The thing that initially got me into leftism, more than anything else, was a weird sense of a future lost. That sense has become much more acute as time went on - definitively, I'd say it petered out in the 1980s as the social democratic consensus collapsed, but as time has gone on the situation has only become more severe - in the 90s there were still some scarce promises for the future, or at least some vision of it via the internet, perhaps caused by the misguided euphoria of the collapse of the USSR. In the popular imagination you could see a United States of Europe, and so on. Now? Everything seems locked into the present. Sure, we've got an abundance of nostalgia, but there's little attempt to actually articulate the present in the manner we've seen from the past. Perhaps it's too awful for us to comprehend? Or perhaps simply too dull.
It's very strange. This runs through all sorts of fields, from architecture to politics to the bizarre question of what the Zeitgeist is. The sheen has even come off third-way managerialism, now there's nothing but dismay. And Trump, the human spectacle.
So I dug back into social democracy to see how I could recover the future, and instead found that capitalism cannot be recovered. But it brings me to my primary question: Do you feel it too? The haunting resonance of futures that simply never came. (I believe this is called "hauntology") For me, I feel it most profoundly as a haunting by the 1970s. The loathed middle-child between the 60s and the 80s is the one I find myself most drawn to spend time with. It's not a deep nostalgia, or an idealisation of the period - the 1970s were miserable - yet they hang over me, the last decade before the year-zero of neoliberalism, the last decade with some vision of the future. Apollo, Concorde. Some vision of science as an engine of progress. To try and put a point on it, perhaps the longing is not for the 1970s, but for the post-1970s promised by the 1970s. Then there's our sense of time being warped - the 80s much closer to now than the 60s felt in the 80s, even though they were now much longer ago… Neoliberalism has driven all of the senses crazy. The end of history does nothing but confuse.

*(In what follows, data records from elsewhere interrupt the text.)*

Source: an optimization exercise on an open RTL-to-GDS flow (aim: a short achievable clock period and few clock cycles). Production flows keep margins and buffers that such runs may drop. In this exercise RTL edits were held to simulation tests only and were not proved equivalent to the original. Power and IR drop assume default switching activity.

==> quartz: inputs <==
==> flow/design.v <==
module minicomp_core (
    input  wire       clk,
    input  wire       rst,           
    output wire [7:0] mem_addr,
    input  wire [7:0] mem_rdata,
    output wire       mem_we,
    output wire [7:0] mem_wdata,
    output wire [7:0] io_port,       
    output wire       io_rd,         
    input  wire [7:0] io_rdata,
    input  wire       io_present,    
    output wire       io_wr,         
    output wire [7:0] io_wdata
);
    reg [7:0] x0, x1, x2, x3;        
    reg [3:0] xv;                    
    reg [7:0] addr_q, ir, ipc, nb, ioaddr, wdata_q;
    reg       m_fetch, m_normal, m_memop, m_jimm;
    reg       we_q, rd_q, wr_q;
    reg [3:0] sb;                    
    reg [7:0] xa, xb;                
    reg e_add, e_shl, e_shr, e_not, e_and, e_or, e_xor, e_alu, e_aluw;
    reg e_clf, e_data, e_ind, e_ina, e_outa, e_jmp, e_jmpr, e_jxxx, e_mem, e_st, e_outd;
    reg mo_ld, mo_st;                
    reg       cy, f_al, f_eq, zen;
    reg [7:0] fres;
    wire [7:0] b = mem_rdata;
    wire [7:0] g0 = xa & xb;
    wire [7:0] t0 = xa | xb;
    reg  [8:0] gg, pp;
    reg  [8:0] gn, pn;
    integer k, d;
    always @(*) begin
        gg = {g0, cy};
        pp = {t0, 1'b0};
        for (d = 1; d < 9; d = d * 2) begin
            gn = gg;
            pn = pp;
            for (k = d; k < 9; k = k + 1) begin
                gn[k] = gg[k] | (pp[k] & gg[k - d]);
                pn[k] = pp[k] & pp[k - d];
            end
            gg = gn;
            pp = pn;
        end
    end
    wire [7:0] sum  = (xa ^ gg[7:0]) ^ xb;
    wire       sum8 = gg[8];
    wire [7:0] hg = xa & ~xb;
    wire [7:0] ht = xa | ~xb;
    reg  [7:0] cg, cp, cgn, cpn;
    always @(*) begin
        cg = hg;
        cp = ht;
        for (d = 1; d < 8; d = d * 2) begin
            cgn = cg;
            cpn = cp;
            for (k = d; k < 8; k = k + 1) begin
                cgn[k] = cg[k] | (cp[k] & cg[k - d]);
                cpn[k] = cp[k] & cp[k - d];
            end
            cg = cgn;
            cp = cpn;
        end
    end
    wire a_gt_b = cg[7];
    wire a_eq_b = &(ht & (~xa | xb));
    wire [7:0] c = ({8{e_add}} & sum)
                 | ({8{e_shl}} & {xa[6:0], cy})
                 | ({8{e_shr}} & {cy, xa[7:1]})
                 | ({8{e_not}} & ~xa)
                 | ({8{e_and}} & g0)
                 | ({8{e_or}}  & (xa | xb))
                 | ({8{e_xor}} & xa & ~xb) | ({8{e_xor}} & ~xa & xb);
    wire cout = (e_add & sum8) | (e_shl & xa[7]) | (e_shr & xa[0]);
    wire f_z   = zen & (fres == 8'd0);
    wire taken = |(ir[3:0] & {cy, f_al, f_eq, f_z});
    wire [7:0] a1 = addr_q + 8'd1;
    wire [7:0] a2 = addr_q + 8'd2;
    wire [7:0] i1 = ipc + 8'd1;
    wire [7:0] i2 = ipc + 8'd2;
    wire b_j  = b[7:4] == 4'd5;
    wire nb_j = nb[7:4] == 4'd5;
    wire e_seq  = e_alu | e_clf | e_ind | e_ina | e_outa;
    wire n_seq  = m_normal & (e_seq | (e_jxxx & ~taken));
    wire st_hit = mo_st & (addr_q == ipc);
    wire       load_b  = m_fetch | n_seq;
    wire       load_nb = m_memop & ~st_hit;
    wire       load    = load_b | load_nb;
    wire [7:0] ir_nx   = m_memop ? nb : b;
    wire       w_oth = (m_normal & (e_data | e_ina | (e_ind & io_present))) | (m_memop & mo_ld);
    wire [7:0] od    = e_ind ? io_rdata : e_ina ? ioaddr : b;
    wire [7:0] xd    = e_aluw ? c : od;
    wire [3:0] xw    = sb & {4{e_aluw | w_oth}};
    wire [3:0] na = 4'b0001 << ir_nx[3:2];
    wire [3:0] nbs = 4'b0001 << ir_nx[1:0];
    wire [7:0] r0 = x0 & {8{xv[0]}};
    wire [7:0] r1 = x1 & {8{xv[1]}};
    wire [7:0] r2 = x2 & {8{xv[2]}};
    wire [7:0] r3 = x3 & {8{xv[3]}};
    wire [7:0] xsa = ({8{na[0]}} & r0) | ({8{na[1]}} & r1) | ({8{na[2]}} & r2) | ({8{na[3]}} & r3);
    wire [7:0] xsb = ({8{nbs[0]}} & r0) | ({8{nbs[1]}} & r1) | ({8{nbs[2]}} & r2) | ({8{nbs[3]}} & r3);
    wire       fwa = |(xw & na);
    wire       fwb = |(xw & nbs);
    always @(posedge clk) begin
        if (rst) begin
            xv <= 4'd0;
            addr_q <= 8'd0;
            ioaddr <= 8'd0;
            m_fetch <= 1'b1; m_normal <= 1'b0; m_memop <= 1'b0; m_jimm <= 1'b0;
            we_q <= 1'b0; rd_q <= 1'b0; wr_q <= 1'b0;
            e_add <= 1'b0; e_shl <= 1'b0; e_shr <= 1'b0; e_not <= 1'b0; e_and <= 1'b0;
            e_or <= 1'b0; e_xor <= 1'b0; e_alu <= 1'b0; e_aluw <= 1'b0;
            e_clf <= 1'b0; e_data <= 1'b0; e_ind <= 1'b0; e_ina <= 1'b0; e_outa <= 1'b0;
            e_jmp <= 1'b0; e_jmpr <= 1'b0; e_jxxx <= 1'b0; e_mem <= 1'b0; e_st <= 1'b0;
            e_outd <= 1'b0;
            mo_ld <= 1'b0; mo_st <= 1'b0;
            cy <= 1'b0; f_al <= 1'b0; f_eq <= 1'b0; zen <= 1'b0;
        end else begin
            xv <= xv | xw;
            if (e_alu) begin
                cy <= cout; f_al <= a_gt_b; f_eq <= a_eq_b; zen <= e_aluw;
            end
            if (e_clf) begin
                cy <= 1'b0; f_al <= 1'b0; f_eq <= 1'b0; zen <= 1'b0;
            end
            if (e_outa) ioaddr <= xb;
            e_alu  <= load & ir_nx[7];
            e_aluw <= load & ir_nx[7] & (ir_nx[6:4] != 3'd7);
            e_add  <= load & (ir_nx[7:4] == 4'd8);
            e_shl  <= load & (ir_nx[7:4] == 4'd9);
            e_shr  <= load & (ir_nx[7:4] == 4'd10);
            e_not  <= load & (ir_nx[7:4] == 4'd11);
            e_and  <= load & (ir_nx[7:4] == 4'd12);
            e_or   <= load & (ir_nx[7:4] == 4'd13);
            e_xor  <= load & (ir_nx[7:4] == 4'd14);
            e_mem  <= load & ((ir_nx[7:5] == 3'd0) | (ir_nx[7:2] == 6'b011110));
            e_st   <= load & (ir_nx[7:4] == 4'd1);
            e_outd <= load & (ir_nx[7:2] == 6'b011110);
            e_data <= load & (ir_nx[7:4] == 4'd2);
            e_jmpr <= load & (ir_nx[7:4] == 4'd3);
            e_jmp  <= load & (ir_nx[7:4] == 4'd4);
            e_jxxx <= load & (ir_nx[7:4] == 4'd5);
            e_clf  <= load & (ir_nx[7:4] == 4'd6);
            e_ind  <= load & (ir_nx[7:2] == 6'b011100);
            e_ina  <= load & (ir_nx[7:2] == 6'b011101);
            e_outa <= load & (ir_nx[7:2] == 6'b011111);
            rd_q   <= load & (ir_nx[7:2] == 6'b011100);
            we_q <= 1'b0;
            wr_q <= 1'b0;
            m_fetch  <= 1'b0;
            m_normal <= load;
            m_memop  <= 1'b0;
            m_jimm   <= 1'b0;
            if (m_fetch) begin
                addr_q <= b_j ? a2 : a1;
            end
            if (m_normal) begin
                if (n_seq) begin
                    addr_q <= b_j ? a2 : a1;
                end else if (e_mem) begin
                    addr_q <= xa;
                    we_q <= e_st;
                    wr_q <= e_outd;
                    mo_ld <= ~e_st & ~e_outd;
                    mo_st <= e_st;
                    m_memop <= 1'b1;
                end else if (e_jxxx) begin           
                    addr_q <= ipc;
                    m_jimm <= 1'b1;
                end else if (e_data) begin
                    addr_q <= a1;
                    m_fetch <= 1'b1;
                end else if (e_jmp) begin
                    addr_q <= b;
                    m_fetch <= 1'b1;
                end else begin                       
                    addr_q <= xb;
                    m_fetch <= 1'b1;
                end
            end
            if (m_memop) begin
                mo_ld <= 1'b0;
                mo_st <= 1'b0;
                if (st_hit) begin                    
                    addr_q <= ipc;
                    m_fetch <= 1'b1;
                end else begin
                    addr_q <= nb_j ? i2 : i1;
                end
            end
            if (m_jimm) begin
                addr_q <= b;
                m_fetch <= 1'b1;
            end
        end
    end
    always @(posedge clk) begin
        if (xw[0]) x0 <= xd;
        if (xw[1]) x1 <= xd;
        if (xw[2]) x2 <= xd;
        if (xw[3]) x3 <= xd;
        if (e_alu) fres <= c;
        if (load) begin
            ir <= ir_nx;
            sb <= nbs;
        end
        xa <= fwa ? xd : xsa;
        xb <= fwb ? xd : xsb;
        if (load_b) ipc <= a1;
        else if (load_nb) ipc <= i1;
        if (e_mem) begin
            nb <= b;
            wdata_q <= xb;
        end
    end
    assign mem_addr  = addr_q;
    assign mem_we    = we_q;
    assign mem_wdata = wdata_q;
    assign io_port   = ioaddr;
    assign io_rd     = rd_q;
    assign io_wr     = wr_q;
    assign io_wdata  = wdata_q;
endmodule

(Mark Fisher's stuff really kickstarted my desire to articulate this feeling, both Capitalist Realism, his blog and Ghosts of my Life. Adam Curtis also seems to get into the same general area, that sense of lost postwar-modernism. Still, much of it goes over my head. Intrinsically I think it's linked to the style of postwar Britain, a sort of utopian, dystopian horror in the way Scarfolk parodies, but I can't see why the rest of the world shouldn't also be haunted by these lost futures.)
I'm sure I had this neatly folded into an essay question, but basically it's just a request for exposition of anything you think is vaguely related, stories, your own thoughts or whatever. I'm fascinated by it, particularly from a perspective that goes outside my own lukewarm social-democratic "roots".